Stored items

┌──

**src/rtl/ex_stage_if.sv**
```systemverilog
// ex_stage_if: bundles the ID/EX inputs and EX/MEM outputs of the execute stage.
//   master : upstream side (drives the ID/EX fields, observes stall and EX/MEM)
//   slave  : ex_stage itself
// Signals
//   valid_ex, flush_ex, alu_op[4:0], alu_src, ctrl_ex[4:0], rd_ex[4:0],
//   pc4_ex, rs1_data, rs2_data, imm                     : ID/EX -> EX
//   stall_ex, valid_mem, ctrl_mem[4:0], rd_mem[4:0],
//   pc4_mem, alu_result, write_data                     : EX -> upstream / MEM
interface ex_stage_if;
    logic        valid_ex;
    logic        flush_ex;
    logic [4:0]  alu_op;
    logic        alu_src;
    logic [4:0]  ctrl_ex;
    logic [4:0]  rd_ex;
    logic [31:0] pc4_ex;
    logic [31:0] rs1_data;
    logic [31:0] rs2_data;
    logic [31:0] imm;

    logic        stall_ex;
    logic        valid_mem;
    logic [4:0]  ctrl_mem;
    logic [4:0]  rd_mem;
    logic [31:0] pc4_mem;
    logic [31:0] alu_result;
    logic [31:0] write_data;

    modport master (
        output valid_ex, flush_ex, alu_op, alu_src, ctrl_ex, rd_ex, pc4_ex,
               rs1_data, rs2_data, imm,
        input  stall_ex, valid_mem, ctrl_mem, rd_mem, pc4_mem, alu_result, write_data
    );

    modport slave (
        input  valid_ex, flush_ex, alu_op, alu_src, ctrl_ex, rd_ex, pc4_ex,
               rs1_data, rs2_data, imm,
        output stall_ex, valid_mem, ctrl_mem, rd_mem, pc4_mem, alu_result, write_data
    );
endinterface

```
**src/rtl/ex_stage.sv**
```systemverilog
// ex_stage: execute stage of the 5-stage RV32 pipeline.
// Computes single-cycle ALU results and registers them into the EX/MEM register.
// With the macro RV32M_MD_EN defined, an iterative RV32M multiply/divide unit is built
// (MD_BITS_PER_CYCLE bits per cycle, legal 1/2/4); it stalls upstream while an M-op runs.
// Without RV32M_MD_EN, M-ops are single-cycle with result 0 and stall_ex is tied low.
// Ports
//   clk   : rising-edge clock
//   reset : asynchronous active-high reset
//   bus   : ex_stage_if.slave (ID/EX fields in, stall and EX/MEM register out)
module ex_stage #(
    parameter int unsigned MD_BITS_PER_CYCLE = 1
) (
    input  logic      clk,
    input  logic      reset,
    ex_stage_if.slave bus
);
    localparam logic [4:0] OpAdd   = 5'd0;
    localparam logic [4:0] OpSub   = 5'd1;
    localparam logic [4:0] OpSll   = 5'd2;
    localparam logic [4:0] OpSlt   = 5'd3;
    localparam logic [4:0] OpSltu  = 5'd4;
    localparam logic [4:0] OpXor   = 5'd5;
    localparam logic [4:0] OpSrl   = 5'd6;
    localparam logic [4:0] OpSra   = 5'd7;
    localparam logic [4:0] OpOr    = 5'd8;
    localparam logic [4:0] OpAnd   = 5'd9;
    localparam logic [4:0] OpPassB = 5'd10;

    if (!(MD_BITS_PER_CYCLE == 1 || MD_BITS_PER_CYCLE == 2 || MD_BITS_PER_CYCLE == 4))
    begin : g_bad_md_bits
        $error("MD_BITS_PER_CYCLE must be 1, 2 or 4");
    end

    logic [31:0] op_a, op_b, alu_out, result;
    logic        issue, capture, stall, md_done;
    logic [31:0] md_result;

    assign op_a  = bus.rs1_data;
    assign op_b  = bus.alu_src ? bus.imm : bus.rs2_data;
    assign issue = bus.valid_ex & ~bus.flush_ex;

    always_comb begin
        alu_out = '0;
        case (bus.alu_op)
            OpAdd:   alu_out = op_a + op_b;
            OpSub:   alu_out = op_a - op_b;
            OpSll:   alu_out = op_a << op_b[4:0];
            OpSlt:   alu_out = ($signed(op_a) < $signed(op_b)) ? 32'd1 : 32'd0;
            OpSltu:  alu_out = (op_a < op_b) ? 32'd1 : 32'd0;
            OpXor:   alu_out = op_a ^ op_b;
            OpSrl:   alu_out = op_a >> op_b[4:0];
            OpSra:   alu_out = $signed(op_a) >>> op_b[4:0];
            OpOr:    alu_out = op_a | op_b;
            OpAnd:   alu_out = op_a & op_b;
            OpPassB: alu_out = op_b;
            default: alu_out = '0;
        endcase
    end

`ifdef RV32M_MD_EN
    localparam int unsigned MdSteps = 32 / MD_BITS_PER_CYCLE;

    localparam logic [1:0] StIdle = 2'd0;
    localparam logic [1:0] StBusy = 2'd1;
    localparam logic [1:0] StDone = 2'd2;

    logic [1:0]  state_q, state_d;
    logic [5:0]  cnt_q, cnt_d;
    // Mul: {hi, lo} product/multiplier register. Div: {remainder, quotient/dividend}.
    logic [63:0] work_q, work_d;
    logic [31:0] mag_q, mag_d;     // multiplicand or divisor magnitude
    logic        is_div_q, is_div_d;
    logic        neg_q, neg_d;     // negate the selected half at the end
    logic [1:0]  sel_q, sel_d;     // alu_op[1:0] of the running M-op

    logic        is_mop;
    logic [2:0]  mop;
    logic        a_signed, b_signed, a_neg, b_neg, special;
    logic [31:0] a_mag, b_mag;
    logic [63:0] step, prod;
    logic [32:0] tmp, sum;
    logic [31:0] lo, hi;

    assign is_mop = (bus.alu_op[4:3] == 2'b10);
    assign mop    = bus.alu_op[2:0];

    always_comb begin
        a_signed = (mop == 3'd1) | (mop == 3'd2) | (mop == 3'd4) | (mop == 3'd6);
        b_signed = (mop == 3'd1) | (mop == 3'd4) | (mop == 3'd6);
        a_neg    = a_signed & op_a[31];
        b_neg    = b_signed & op_b[31];
        a_mag    = a_neg ? (32'd0 - op_a) : op_a;
        b_mag    = b_neg ? (32'd0 - op_b) : op_b;
        // Divide by zero or signed overflow: result is known up front, skip BUSY.
        special  = mop[2] & ((op_b == 32'd0) |
                   (~mop[0] & (op_a == 32'h8000_0000) & (op_b == 32'hFFFF_FFFF)));
    end

    // MD_BITS_PER_CYCLE radix-2 steps per cycle.
    always_comb begin
        step = work_q;
        tmp  = '0;
        sum  = '0;
        for (int unsigned k = 0; k < MD_BITS_PER_CYCLE; k++) begin
            if (is_div_q) begin
                tmp = {step[63:32], step[31]};
                if (tmp >= {1'b0, mag_q}) begin
                    tmp  = tmp - {1'b0, mag_q};
                    step = {tmp[31:0], step[30:0], 1'b1};
                end else begin
                    step = {tmp[31:0], step[30:0], 1'b0};
                end
            end else begin
                sum  = {1'b0, step[63:32]} + (step[0] ? {1'b0, mag_q} : 33'd0);
                step = {sum, step[31:1]};
            end
        end
    end

    always_comb begin
        state_d  = state_q;
        cnt_d    = cnt_q;
        work_d   = work_q;
        mag_d    = mag_q;
        is_div_d = is_div_q;
        neg_d    = neg_q;
        sel_d    = sel_q;
        stall    = 1'b0;
        md_done  = 1'b0;
        case (state_q)
            StIdle: begin
                if (issue && is_mop) begin
                    stall    = 1'b1;
                    is_div_d = mop[2];
                    sel_d    = mop[1:0];
                    cnt_d    = 6'(MdSteps - 1);
                    // REM takes the dividend's sign; everything else the xor of signs.
                    neg_d    = (mop[2] & mop[1]) ? a_neg : (a_neg ^ b_neg);
                    if (special) begin
                        neg_d   = 1'b0;
                        work_d  = (op_b == 32'd0) ? {op_a, 32'hFFFF_FFFF}
                                                  : {32'd0, 32'h8000_0000};
                        state_d = StDone;
                    end else begin
                        work_d  = mop[2] ? {32'd0, a_mag} : {32'd0, b_mag};
                        mag_d   = mop[2] ? b_mag : a_mag;
                        state_d = StBusy;
                    end
                end
            end
            StBusy: begin
                if (bus.flush_ex) begin
                    state_d = StIdle;
                end else begin
                    stall  = 1'b1;
                    work_d = step;
                    if (cnt_q == 6'd0) begin
                        state_d = StDone;
                    end else begin
                        cnt_d = cnt_q - 6'd1;
                    end
                end
            end
            StDone: begin
                md_done = 1'b1;
                state_d = StIdle;
            end
            default: state_d = StIdle;
        endcase
    end

    always_comb begin
        prod = neg_q ? (64'd0 - work_q) : work_q;
        lo   = neg_q ? (32'd0 - work_q[31:0]) : work_q[31:0];
        hi   = neg_q ? (32'd0 - work_q[63:32]) : work_q[63:32];
        if (is_div_q) begin
            md_result = sel_q[1] ? hi : lo;
        end else begin
            md_result = (sel_q == 2'd0) ? prod[31:0] : prod[63:32];
        end
    end

    always_ff @(posedge clk or posedge reset) begin
        if (reset) begin
            state_q  <= StIdle;
            cnt_q    <= '0;
            work_q   <= '0;
            mag_q    <= '0;
            is_div_q <= 1'b0;
            neg_q    <= 1'b0;
            sel_q    <= '0;
        end else begin
            state_q  <= state_d;
            cnt_q    <= cnt_d;
            work_q   <= work_d;
            mag_q    <= mag_d;
            is_div_q <= is_div_d;
            neg_q    <= neg_d;
            sel_q    <= sel_d;
        end
    end
`else
    assign stall     = 1'b0;
    assign md_done   = 1'b0;
    assign md_result = '0;
`endif

    assign capture = issue & ~stall;
    assign result  = md_done ? md_result : alu_out;

    logic        valid_q;
    logic [4:0]  ctrl_q, rd_q;
    logic [31:0] pc4_q, res_q, wd_q;

    // Anything not captured (bubble, flush, stall) loads all-zero fields.
    always_ff @(posedge clk or posedge reset) begin
        if (reset) begin
            valid_q <= 1'b0;
            ctrl_q  <= '0;
            rd_q    <= '0;
            pc4_q   <= '0;
            res_q   <= '0;
            wd_q    <= '0;
        end else if (capture) begin
            valid_q <= 1'b1;
            ctrl_q  <= bus.ctrl_ex;
            rd_q    <= bus.rd_ex;
            pc4_q   <= bus.pc4_ex;
            res_q   <= result;
            wd_q    <= bus.rs2_data;
        end else begin
            valid_q <= 1'b0;
            ctrl_q  <= '0;
            rd_q    <= '0;
            pc4_q   <= '0;
            res_q   <= '0;
            wd_q    <= '0;
        end
    end

    assign bus.stall_ex   = stall;
    assign bus.valid_mem  = valid_q;
    assign bus.ctrl_mem   = ctrl_q;
    assign bus.rd_mem     = rd_q;
    assign bus.pc4_mem    = pc4_q;
    assign bus.alu_result = res_q;
    assign bus.write_data = wd_q;
endmodule

```
**src/flat_wrapper.sv**
```systemverilog
// flat-port wrapper written by rule: the top's interface ports become plain ports
module ex_stage_flat 
#(
    parameter int unsigned MD_BITS_PER_CYCLE = 1
)
  (clk, reset, bus_valid_ex, bus_flush_ex, bus_alu_op, bus_alu_src, bus_ctrl_ex, bus_rd_ex, bus_pc4_ex, bus_rs1_data, bus_rs2_data, bus_imm, bus_stall_ex, bus_valid_mem, bus_ctrl_mem, bus_rd_mem, bus_pc4_mem, bus_alu_result, bus_write_data);
  ex_stage_if bus_i ();
  input  logic clk;
  input  logic reset;
  input wire logic [$bits(bus_i.valid_ex)-1:0] bus_valid_ex;
  input wire logic [$bits(bus_i.flush_ex)-1:0] bus_flush_ex;
  input wire logic [$bits(bus_i.alu_op)-1:0] bus_alu_op;
  input wire logic [$bits(bus_i.alu_src)-1:0] bus_alu_src;
  input wire logic [$bits(bus_i.ctrl_ex)-1:0] bus_ctrl_ex;
  input wire logic [$bits(bus_i.rd_ex)-1:0] bus_rd_ex;
  input wire logic [$bits(bus_i.pc4_ex)-1:0] bus_pc4_ex;
  input wire logic [$bits(bus_i.rs1_data)-1:0] bus_rs1_data;
  input wire logic [$bits(bus_i.rs2_data)-1:0] bus_rs2_data;
  input wire logic [$bits(bus_i.imm)-1:0] bus_imm;
  output wire logic [$bits(bus_i.stall_ex)-1:0] bus_stall_ex;
  output wire logic [$bits(bus_i.valid_mem)-1:0] bus_valid_mem;
  output wire logic [$bits(bus_i.ctrl_mem)-1:0] bus_ctrl_mem;
  output wire logic [$bits(bus_i.rd_mem)-1:0] bus_rd_mem;
  output wire logic [$bits(bus_i.pc4_mem)-1:0] bus_pc4_mem;
  output wire logic [$bits(bus_i.alu_result)-1:0] bus_alu_result;
  output wire logic [$bits(bus_i.write_data)-1:0] bus_write_data;
  assign bus_i.valid_ex = bus_valid_ex;
  assign bus_i.flush_ex = bus_flush_ex;
  assign bus_i.alu_op = bus_alu_op;
  assign bus_i.alu_src = bus_alu_src;
  assign bus_i.ctrl_ex = bus_ctrl_ex;
  assign bus_i.rd_ex = bus_rd_ex;
  assign bus_i.pc4_ex = bus_pc4_ex;
  assign bus_i.rs1_data = bus_rs1_data;
  assign bus_i.rs2_data = bus_rs2_data;
  assign bus_i.imm = bus_imm;
  assign bus_stall_ex = bus_i.stall_ex;
  assign bus_valid_mem = bus_i.valid_mem;
  assign bus_ctrl_mem = bus_i.ctrl_mem;
  assign bus_rd_mem = bus_i.rd_mem;
  assign bus_pc4_mem = bus_i.pc4_mem;
  assign bus_alu_result = bus_i.alu_result;
  assign bus_write_data = bus_i.write_data;
  ex_stage #(.MD_BITS_PER_CYCLE(MD_BITS_PER_CYCLE)) u_core (.clk(clk), .reset(reset), .bus(bus_i));
endmodule
```
**config.mk**
```make
export PLATFORM = sky130hd
export DESIGN_NAME = ex_stage_flat
export DESIGN_NICKNAME = d
export VERILOG_FILES = /design/src/rtl/ex_stage_if.sv /design/src/rtl/ex_stage.sv /design/src/flat_wrapper.sv
export SDC_FILE = /design/constraint.sdc
export NUM_CORES = 1
export LEC_CHECK = 0
export ABC_AREA = 1
export ABC_CLOCK_PERIOD_IN_PS = 3800
export CORE_ASPECT_RATIO = 1.75
export CORE_MARGIN = 8
export CORE_UTILIZATION = 30
export CTS_BUF_LIST = sky130_fd_sc_hd__clkbuf_8
export CTS_CLUSTER_SIZE = 25
export DETAILED_ROUTE_END_ITERATION = 6
export PLACE_DENSITY = 0.54
export SLEW_MARGIN = 15
export SYNTH_ARGS = -nofsm -noshare
export SYNTH_HDL_FRONTEND = slang
export SYNTH_SLANG_ARGS = --single-unit
```
**constraint.sdc**
```tcl
create_clock -name clk -period 3.8 [get_ports clk]
set_clock_uncertainty 0.05 [all_clocks]
set_input_delay 0.57 -clock clk [delete_from_list [all_inputs] [get_ports clk]]
set_output_delay 0.57 -clock clk [all_outputs]
set_load 0.01 [all_outputs]
```
==> metrics.txt <==
Clock Pin Slew Worst Setup and Hold Paths roughly 0.21 ns; initial core utilization 0.304; CP dominant cell by count nor2_1; maximum vdd ir drop 179 uV; Crit path max-delay family simple AND/OR/NAND/NOR gates; global-route wire length before repair 131000 um; Final Cycle Share 0.956; CP Cell Sequence clkdlybuf4s50_1, inv_1, o21ai_0, buf_4, inv_1, ha_1, nand2_1, nor2_1, inv_1, nor2_1, nand4_1, buf_4, buf_4, nand4_1, nand3_1, nand3_1, nor2_1, nor2_1; grt total ovfl 0; FF+latch count, synth between 100 and 150; antenna violations before repair 6; Final min period 3.63 ns; top cells by area, synth dfrtp_1 19%, nand2_1 17%, nand3_1 16%; starting DRC count in detailed routing between 1500 and 2000; routability cong. about 1.0; critical path's largest stage delay approximately 0.48 ns; CP startpoint bus_rs2_data[18]; Crit Path Class in -> reg; die height between 300 and 400 um; Pwr Total around 4.8 mW; worst path bufs/invs 7; Synthesized Nets around 2700; Max Used Layer met5; layout cells sized above 1 0.114; Fillers approximately 5200; CTS Buf Count 9; max_cap viols 0; drt total wl about 95000 um; worst setup path endpoint u_core.bus.alu_result[19]; WP data required 4.11 ns; status finished clean; site row count 104; WP data arrival around 3.9 ns; total track usage 0.343; Worst Setup End Kind register; DR WL/cell about 27 um; Slowest-stage cell, CP ha_1; I/O pin count between 200 and 300; final slew viol count 0; die area around 54000 um2; Final nets about 3100; post-route ant nets 0; HP Class in -> async; WHS roughly 0.45 ns; worst rel slew slack 0.511; PD cells approximately 250 nW/um2; final hold violation count 0; die width between 150 and 200 um; Layout area overhead 36.7%; PortBufs between 200 and 300; post-synth top area cell dfrtp_1; Max H-tree Level 3; Mapped Cells between 2000 and 2500; post-synthesis sequential area ratio 0.191; via count about 19000; # clock sinks approximately 110; CP startpoint kind primary input; Critical Path Stages 18; Avg Vias per Cell 5.37; post-synthesis average cell area 5.69 um2; Synth Cell Area around 14000 um2; Distinct cells, synth 43; PnR worst setup slack 0.169 ns; DRC errors left 0; vias in the first global route 18680; Synth top area share 0.191; CORE AREA ~46000 um2; WL met3 4810 um; Clock Tree Buf Depth 2; CTS root buf clkbuf_8; dpl hpwl approximately 80000 um; pin count of the biggest net entering global routing 75; fmax between 0.2 and 0.3 GHz; worst-margin pin slew roughly 0.73 ns; crit-path max FO 9; DRT met1 WL around 32000 um; unrepaired setup endpoints after global routing no; Syn. warnings 0; pre-CTS setup slack -0.408 ns; Final setup viols 0; TritonCTS clock tree built; Pre-antenna DRT Iters 6; cell leakage power 9.95 nW; WL met2 around 50000 um
flip-flops by register name (all words and copies together) (netlist names):
register	count
u_core.bus.rd_mem	5
u_core.bus.write_data	32
u_core.bus.valid_mem	1
u_core.bus.pc4_mem	32
u_core.bus.alu_result	32
u_core.bus.ctrl_mem	5
cells in the mapped netlist:
cell type	number
o21ai_2	4
buf_2	38
o21ai_1	14
nor2_2	2
a21oi_1	109
buf_1	6
xor2_1	2
o21ai_0	103
nor3_1	20
o21bai_1	12
o2111ai_1	2
and2_1	4
o22ai_1	26
nand2_4	1
nand3_1	440
a211oi_1	2
a21o_1	1
inv_1	329
a31oi_1	6
clkbuf_1	50
inv_2	7
or2_2	27
buf_4	13
a221oi_1	3
nand2_1	648
nor2_1	285
ha_1	104
conb_1	1
nand2_2	5
dfrtp_1	107
o221ai_1	2
o31ai_1	1
buf_6	3
clkinv_1	3
nand3_2	1
or2_1	1
o211ai_1	22
o21a_1	11
nand3b_1	7
fa_1	2
a22o_1	2
nand4_1	30
nor4_1	3
repair_timing:
item                                    CTS  global route
gates resized for setup                   0             1
hold buffers                              0             0
hold endpoints to repair                  0             0
setup buffers                             0             1
endpoints found under the setup margin    0             2
how the worst min path moves through the flow:
stage	start	end	slack (ns)
2_1_floorplan	bus_ctrl_ex[0]	u_core.bus.ctrl_mem[0]	0.63
3_3_place_gp	reset	u_core.bus.write_data[31]	0.99
3_5_place_dp	reset	u_core.bus.write_data[31]	0.99
4_1_cts	reset	u_core.bus.pc4_mem[28]	0.43
5_1_grt	reset	u_core.bus.pc4_mem[28]	0.46
6_report	reset	u_core.bus.pc4_mem[28]	0.45
logic make-up after synthesis:
group,after synthesis,synth area share
buffers and inverters,449,0.129
flip-flops,107,0.191
adder cells (fa/ha/maj),106,0.0959
XOR/XNOR,2,0.00125
AND/OR/NAND/NOR,1474,0.452
AO/OA/AOI/OAI,320,0.130
other,1,0.000268
stage by stage:
| step | instance area, um2 | util | std cells | setup TNS, ns |
|---|---|---|---|---|
| final | 19100 | 0.415 | 3468 | 0 |
| after global routing | 19100 | 0.415 | 3468 | 0 |
| after CTS | 19100 | 0.414 | 3463 | 0 |
| after detailed placement | 18900 | 0.410 | 3447 | -1.81 |
| after global placement | 18900 | 0.410 | 3447 | -1.97 |
| after floorplan | 14000 | - | 2459 | 0 |
layout make-up:
cell class	instances	area [um2]	share of cell area
clock inverter	7	63.8	0.00334
sequential	107	2680	0.140
inverter	339	1280	0.0668
clock buffer	9	124	0.00648
antenna	4	10.0	0.000524
timing repair buffer	516	4690	0.245
multi-input combinational	1903	9540	0.499
tap	583	729	0.0382
where the power goes:
part	total, mW	internal [mW]	switching (mW)
clock	0.828	0.253	0.575
sequential	1.20	1.18	0.0179
combinational	2.76	0.999	1.76
total	4.79	2.43	2.36
cells in the final DEF, fill, tap and decap left out, types with 15 or more instances in the layout:
master	instances
ha_1	104
buf_12	15
clkdlybuf4s50_1	253
nand3_1	440
buf_4	247
inv_1	329
nand4_1	30
o211ai_1	22
a21oi_1	109
o22ai_1	26
nor2_1	285
nor3_1	19
or2_2	27
nand2_1	647
o21ai_0	103
dfrtp_1	107
metal layers:
metal / up-vias / GRT usage
li1: 8787 / -
met1: 8804 / 0.343
met2: 784 / 0.625
met3: 235 / 0.0418
met4: 4 / 0.280
met5: - / 0
Note: power is estimated with default switching activity, not from simulation.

└──

**TASK**
Output only the number of lines above holding "slave".

**TASK ANSWER**
4